Wow, this is kind of scary to me....going to take away truck drivers if this becomes the norm; luckily new laws would have to be passed.

Townie, since this is in your field, what you think?

All I can say is if I saw a Big-Rig coming up on me with no driver I would freak out

https://www.bloomberg.com/news/artic...ry-in-colorado

A tractor trailer full of beer drove itself down Colorado's I-25 last week with nobody behind the wheel. Uber Technologies Inc. and Anheuser-Busch InBev NV teamed up on the delivery, which they said is the first time a self-driving truck had been used to make a commercial shipment.
With a police cruiser in tow, the 18-wheeler cruised more than 120 miles while a truck driver hung out back in the sleeper cab, the companies said.
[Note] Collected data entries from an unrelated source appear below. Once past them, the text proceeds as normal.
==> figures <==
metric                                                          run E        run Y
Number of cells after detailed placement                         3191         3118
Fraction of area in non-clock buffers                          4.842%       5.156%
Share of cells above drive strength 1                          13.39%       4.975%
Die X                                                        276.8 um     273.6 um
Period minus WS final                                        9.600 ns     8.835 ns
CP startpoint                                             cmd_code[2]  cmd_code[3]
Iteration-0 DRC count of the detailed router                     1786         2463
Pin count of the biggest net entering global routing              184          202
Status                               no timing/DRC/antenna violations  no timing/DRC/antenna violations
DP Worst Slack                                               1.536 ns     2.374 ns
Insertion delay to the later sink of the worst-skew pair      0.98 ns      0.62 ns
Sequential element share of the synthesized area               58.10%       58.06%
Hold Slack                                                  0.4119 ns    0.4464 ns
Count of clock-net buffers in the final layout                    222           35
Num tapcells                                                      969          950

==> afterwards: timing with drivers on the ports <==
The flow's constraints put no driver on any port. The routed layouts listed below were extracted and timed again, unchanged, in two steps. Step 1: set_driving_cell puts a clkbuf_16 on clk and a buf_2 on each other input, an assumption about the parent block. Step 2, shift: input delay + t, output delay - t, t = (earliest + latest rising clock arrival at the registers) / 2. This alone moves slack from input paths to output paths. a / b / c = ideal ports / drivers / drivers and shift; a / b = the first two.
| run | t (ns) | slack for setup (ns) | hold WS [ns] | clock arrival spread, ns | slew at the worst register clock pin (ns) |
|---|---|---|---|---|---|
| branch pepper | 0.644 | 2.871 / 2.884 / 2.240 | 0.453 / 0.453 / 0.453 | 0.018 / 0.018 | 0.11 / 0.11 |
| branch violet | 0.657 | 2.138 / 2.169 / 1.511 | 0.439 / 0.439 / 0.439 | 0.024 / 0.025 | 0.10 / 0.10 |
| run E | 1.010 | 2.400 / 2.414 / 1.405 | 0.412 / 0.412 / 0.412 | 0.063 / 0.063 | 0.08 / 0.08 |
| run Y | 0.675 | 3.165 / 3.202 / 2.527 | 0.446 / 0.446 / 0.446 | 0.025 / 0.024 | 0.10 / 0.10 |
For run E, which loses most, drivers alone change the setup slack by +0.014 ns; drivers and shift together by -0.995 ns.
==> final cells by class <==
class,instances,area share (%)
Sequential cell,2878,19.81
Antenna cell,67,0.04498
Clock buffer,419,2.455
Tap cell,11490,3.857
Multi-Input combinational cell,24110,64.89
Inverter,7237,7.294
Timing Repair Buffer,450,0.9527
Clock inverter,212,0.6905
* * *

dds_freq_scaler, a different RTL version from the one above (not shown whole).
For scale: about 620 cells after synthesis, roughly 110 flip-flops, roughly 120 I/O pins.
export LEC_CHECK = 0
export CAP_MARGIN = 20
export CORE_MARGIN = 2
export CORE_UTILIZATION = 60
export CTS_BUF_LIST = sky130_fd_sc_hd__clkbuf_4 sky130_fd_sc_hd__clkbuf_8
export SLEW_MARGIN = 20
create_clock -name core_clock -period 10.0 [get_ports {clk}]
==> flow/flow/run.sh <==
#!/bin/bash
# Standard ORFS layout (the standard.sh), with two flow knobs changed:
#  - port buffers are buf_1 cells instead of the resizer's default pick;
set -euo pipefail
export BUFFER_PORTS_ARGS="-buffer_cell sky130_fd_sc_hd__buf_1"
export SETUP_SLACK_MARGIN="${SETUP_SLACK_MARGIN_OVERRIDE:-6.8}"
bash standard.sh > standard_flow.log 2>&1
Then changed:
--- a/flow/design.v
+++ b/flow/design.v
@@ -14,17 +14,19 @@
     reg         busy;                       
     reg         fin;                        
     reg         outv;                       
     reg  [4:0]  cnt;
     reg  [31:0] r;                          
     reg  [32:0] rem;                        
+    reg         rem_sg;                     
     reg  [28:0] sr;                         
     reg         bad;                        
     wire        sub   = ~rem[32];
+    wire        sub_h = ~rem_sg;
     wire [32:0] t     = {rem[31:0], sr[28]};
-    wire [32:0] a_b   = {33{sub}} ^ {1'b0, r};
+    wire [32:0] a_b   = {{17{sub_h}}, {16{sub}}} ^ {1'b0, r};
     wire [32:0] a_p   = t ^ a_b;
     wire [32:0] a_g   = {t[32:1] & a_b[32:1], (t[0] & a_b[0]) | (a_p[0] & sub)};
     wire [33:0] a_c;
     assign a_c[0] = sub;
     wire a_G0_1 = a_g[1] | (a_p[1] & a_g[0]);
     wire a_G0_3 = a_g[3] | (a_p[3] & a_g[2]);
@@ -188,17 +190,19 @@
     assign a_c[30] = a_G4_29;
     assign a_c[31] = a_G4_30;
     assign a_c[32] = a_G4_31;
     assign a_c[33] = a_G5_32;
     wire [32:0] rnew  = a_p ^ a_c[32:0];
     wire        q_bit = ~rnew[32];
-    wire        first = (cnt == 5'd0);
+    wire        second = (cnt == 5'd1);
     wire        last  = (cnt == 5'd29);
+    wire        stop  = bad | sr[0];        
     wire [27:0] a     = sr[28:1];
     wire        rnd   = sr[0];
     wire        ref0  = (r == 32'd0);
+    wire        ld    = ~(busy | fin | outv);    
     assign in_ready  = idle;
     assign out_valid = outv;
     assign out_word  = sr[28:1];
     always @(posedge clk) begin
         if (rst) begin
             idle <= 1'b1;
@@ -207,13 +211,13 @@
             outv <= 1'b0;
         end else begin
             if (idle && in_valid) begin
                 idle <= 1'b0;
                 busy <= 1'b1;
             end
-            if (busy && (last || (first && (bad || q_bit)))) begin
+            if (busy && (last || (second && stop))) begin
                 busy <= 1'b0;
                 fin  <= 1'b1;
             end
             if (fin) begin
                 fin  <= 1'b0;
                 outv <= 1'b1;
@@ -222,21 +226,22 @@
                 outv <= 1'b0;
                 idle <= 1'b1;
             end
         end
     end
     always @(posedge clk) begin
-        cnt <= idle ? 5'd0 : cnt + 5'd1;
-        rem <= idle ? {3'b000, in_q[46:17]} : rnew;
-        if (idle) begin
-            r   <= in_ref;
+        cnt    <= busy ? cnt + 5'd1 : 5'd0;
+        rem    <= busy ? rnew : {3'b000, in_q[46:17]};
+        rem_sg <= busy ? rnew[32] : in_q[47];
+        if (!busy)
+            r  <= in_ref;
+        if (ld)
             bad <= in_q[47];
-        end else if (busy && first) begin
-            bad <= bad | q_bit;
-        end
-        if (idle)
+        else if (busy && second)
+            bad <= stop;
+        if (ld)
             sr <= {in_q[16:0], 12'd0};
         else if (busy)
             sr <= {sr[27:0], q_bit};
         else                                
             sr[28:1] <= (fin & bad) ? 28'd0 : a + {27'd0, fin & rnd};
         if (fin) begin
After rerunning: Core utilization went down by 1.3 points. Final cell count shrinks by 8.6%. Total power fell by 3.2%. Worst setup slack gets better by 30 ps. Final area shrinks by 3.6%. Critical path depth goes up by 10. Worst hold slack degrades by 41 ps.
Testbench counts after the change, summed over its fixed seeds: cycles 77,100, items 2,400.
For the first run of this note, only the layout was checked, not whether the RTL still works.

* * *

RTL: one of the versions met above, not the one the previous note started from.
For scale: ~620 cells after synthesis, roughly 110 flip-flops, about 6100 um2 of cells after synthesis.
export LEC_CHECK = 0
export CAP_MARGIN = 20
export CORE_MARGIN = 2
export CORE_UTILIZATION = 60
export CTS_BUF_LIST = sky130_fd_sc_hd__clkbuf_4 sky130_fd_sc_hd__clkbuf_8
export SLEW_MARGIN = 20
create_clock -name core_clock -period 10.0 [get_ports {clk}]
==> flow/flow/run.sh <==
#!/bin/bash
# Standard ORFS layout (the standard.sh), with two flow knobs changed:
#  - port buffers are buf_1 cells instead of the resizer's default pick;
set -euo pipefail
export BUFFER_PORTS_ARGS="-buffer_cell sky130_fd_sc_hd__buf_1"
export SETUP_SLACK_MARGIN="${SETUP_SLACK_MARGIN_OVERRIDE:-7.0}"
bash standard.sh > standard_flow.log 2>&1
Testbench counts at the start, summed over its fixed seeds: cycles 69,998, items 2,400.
What follows belongs to an exercise in optimizing a design on an open flow for small area, a short achievable clock period and few clock cycles; a production flow would make more cautious choices. RTL that was checked went through simulation tests only; none was proved equivalent to the original.

==> inputs of v13 <==
## tm_core
module tm_core (
    input  wire        clk,
    input  wire        rst,           
    input  wire [15:0] img_len,       
    output wire        mem_req,
    output wire        mem_we,
    output wire [15:0] mem_addr,
    output wire [15:0] mem_wdata,
    input  wire        mem_gnt,
    input  wire        mem_rvalid,
    input  wire [15:0] mem_rdata,
    output wire [1:0]  status,        
    output wire [2:0]  fault_kind,
    output wire        fault_write,
    output wire [15:0] fault_addr,
    output wire [15:0] ip_o,
    output wire [15:0] len_o
);
==> flow/config.mk <==
export PLATFORM = sky130hd
export DESIGN_NAME = tm_core
export DESIGN_NICKNAME = tm_core
export VERILOG_FILES = /design/flow/design.v
export SDC_FILE = /design/flow/constraint.sdc
export NUM_CORES = 4
export LEC_CHECK = 0
export CAP_MARGIN = 20
export CORE_MARGIN = 2
export CORE_UTILIZATION = 55
export PLACE_DENSITY = 0.7
export SLEW_MARGIN = 20
==> flow/constraint.sdc <==
create_clock -name core_clock -period 30.0 [get_ports {clk}]
set_input_delay 6.0000 -clock core_clock [delete_from_list [all_inputs] [get_ports {clk}]]
set_output_delay 6.0000 -clock core_clock [all_outputs]
set_load 0.01 [all_outputs]
standard.sh (not shown) runs the stock make flow with config.mk's settings and CLKGATE_MAP_FILE= SYNTH_SCRIPT=/design/flow/synth_recipe.tcl, a recipe that flattens the netlist after the stock synthesis.
==> flow/flow/run.sh <==
#!/bin/bash
set -euo pipefail
bash standard.sh SETUP_SLACK_MARGIN=22 "BUFFER_PORTS_ARGS=-buffer_cell sky130_fd_sc_hd__buf_4" finish > layout.log 2>&1
==> v39 (differences from v13) <==
==> flow/flow/run.sh (replaced) <==
#!/bin/bash
set -euo pipefail
bash standard.sh SETUP_SLACK_MARGIN=22.5 "BUFFER_PORTS_ARGS=-buffer_cell sky130_fd_sc_hd__buf_4" finish > layout.log 2>&1
==> flow/config.mk (replaced) <==
export PLATFORM = sky130hd
export DESIGN_NAME = tm_core
export DESIGN_NICKNAME = tm_core
export VERILOG_FILES = /design/flow/design.v
export SDC_FILE = /design/flow/constraint.sdc
export NUM_CORES = 4
export LEC_CHECK = 0
export CAP_MARGIN = 20
export CORE_MARGIN = 2
export CORE_UTILIZATION = 40
export PLACE_DENSITY = 0.6
export SLEW_MARGIN = 20
==> v24 (differences from v13) <==
==> flow/config.mk (replaced) <==
export PLATFORM = sky130hd
export DESIGN_NAME = tm_core
export DESIGN_NICKNAME = tm_core
export VERILOG_FILES = /design/flow/design.v
export SDC_FILE = /design/flow/constraint.sdc
export NUM_CORES = 4
export LEC_CHECK = 0
export CAP_MARGIN = 20
export CORE_MARGIN = 2
export CORE_UTILIZATION = 40
export PLACE_DENSITY = 0.6
export SLEW_MARGIN = 20
==> v11 (differences from v13) <==
--- a/flow/design.v
+++ b/flow/design.v
@@ -123,18 +123,18 @@
     wire isB  = (op >= 4'd6) && (op <= 4'd11);
     wire is5  = isA | isB;
     wire isP  = (op == 4'd13) | (op == 4'd14);        
     wire [2:0] w = (op == 4'd0 || op == 4'd15) ? 3'd1 : (op >= 4'd12) ? 3'd2 : 3'd5;
     wire [16:0] dl    = rca(len, ~ip, 1'b1);          
     wire        abn   = chkv & abn_r;
     wire        trunc = chkv & ({1'b0, dls_r} < {2'b00, w});
     wire        ok    = opvc & chkv & ~abn_r & ~opbad & ~trunc;
-    wire [15:0] chk_x = (as == O_RAW) ? a : (bs == O_RAW) ? b : t;
-    wire        x_bad = geq(chk_x, len);
+    wire a_bad = geq(a, len);
+    wire b_bad = geq(b, len);
     reg  t_bad, tvr;                  
     wire a_done = (as == O_VAL);
     wire b_done = (bs == O_VAL);
     wire afault = (as == O_RD) & abad;
     wire a_res  = ((as == O_RD) & ~abad) | a_done;
     wire bfault = (bs == O_RD) & bbad & a_res;
     wire        sub   = (op != 4'd1) & (op != 4'd14) & (xs != X_FIX);
     wire [15:0] alu_y = (op == 4'd14) ? len : b;
@@ -357,20 +357,20 @@
             bs     <= O_NONE;
             abad   <= 1'b0;
             bbad   <= 1'b0;
             tv     <= 1'b0;
             xs     <= X_RUN;
             chkv   <= 1'b0;
         end else begin
             chkv <= ~kill;
-            t_bad <= x_bad;
+            t_bad <= geq(t, len);
             al_c  <= alu[16];
             al_v  <= a_done & ~kill & ~adv5;
-            tvr   <= tv & ~kill & ~adv5 & (as != O_RAW) & (bs != O_RAW);
+            tvr   <= tv & ~kill & ~adv5;
             begin : tq
                 reg [3:0] q [0:2];
                 reg [1:0] c;
                 q[0] = drop(q0, kill);
                 q[1] = drop(q1, kill);
                 q[2] = drop(q2, kill);
                 c = cnt;
                 if (rv) begin
@@ -474,18 +474,18 @@
                         if (cs) opr0 <= acc[3:0]; else opr1 <= acc[3:0];
                         opb[~cs] <= (acc[15:4] != 12'd0);
                         ov[~cs] = 1'b1;
                     end
                     if (h1 && pn == 2'd2) begin
                         f1 <= acc; fv[~cs] = 1'b1;
                     end
                 end
-                if (!kill && !adv5 && as == O_RAW) ba = x_bad;
-                if (!kill && !adv5 && as != O_RAW && bs == O_RAW) bb = x_bad;
+                if (!kill && !adv5 && as == O_RAW) ba = a_bad;
+                if (!kill && !adv5 && bs == O_RAW) bb = b_bad;
                 if (!kill && !adv5 && req_r && !we_r && kind_r[3] != cs && kind_r[2:0] == 3'd1)
                     k1 = (t == addr_r) & isA;
                 if (rd_go) begin
                     if (kill || adv5) begin
                         m = m | (5'd1 << r_kind[2:0]);
                     end else if (r_kind[2:0] == K_OA) begin
                         sa = O_RD;
                     end else if (r_kind[2:0] == K_OB) begin
==> flow/flow/run.sh (replaced) <==
#!/bin/bash
# Standard ORFS layout, with timing repair aiming well below the clock period
# (the constraints are the design's; only repair_timing's setup margin changes).
set -euo pipefail
bash standard.sh SETUP_SLACK_MARGIN=22 finish > layout.log 2>&1
==> flow/config.mk (replaced) <==
export PLATFORM = sky130hd
export DESIGN_NAME = tm_core
export DESIGN_NICKNAME = tm_core
export VERILOG_FILES = /design/flow/design.v
export SDC_FILE = /design/flow/constraint.sdc
export NUM_CORES = 4
export LEC_CHECK = 0
export CAP_MARGIN = 20
export CORE_MARGIN = 2
export CORE_UTILIZATION = 40
export PLACE_DENSITY = 0.6
export SLEW_MARGIN = 20
==> impl_metrics.toml <==
[die]
die-area_um2 = 55800
die_x_um = 236
die_y_um = 236

[timing]
skew_ns = 0.0264

[outcome]
status = "timing/DRC/antenna clean"

[setup_path]
cp_slowest_cell = "edfxtp_1"

[layout]
nets = 2818
n_all_inverters = 148
fillers = 5324

[power_and_ir_drop]
intPower_mw = 0.765

[yosys]
synth_simple_gate_area_share_pct = 18.3

[route]
drtIter0Drc = 3131
The numbers above come from v11.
The delivery appears to be mostly a stunt—proof that Otto, the self-driving vehicle group that Uber acquired in July, could successfully put an autonomous truck into the wild.
"We wanted to show that the basic building blocks of the technology are here; we have the capability of doing that on a highway," said Lior Ron, the president and co-founder of Uber's Otto unit. "We are still in the development stages, iterating on the hardware and software."
AB InBev said it could save $50 million a year in the U.S. if the beverage giant could deploy autonomous trucks across its distribution network, even if drivers continued to ride along and supplement the technology. Those savings would come from reduced fuel costs and a more frequent delivery schedule.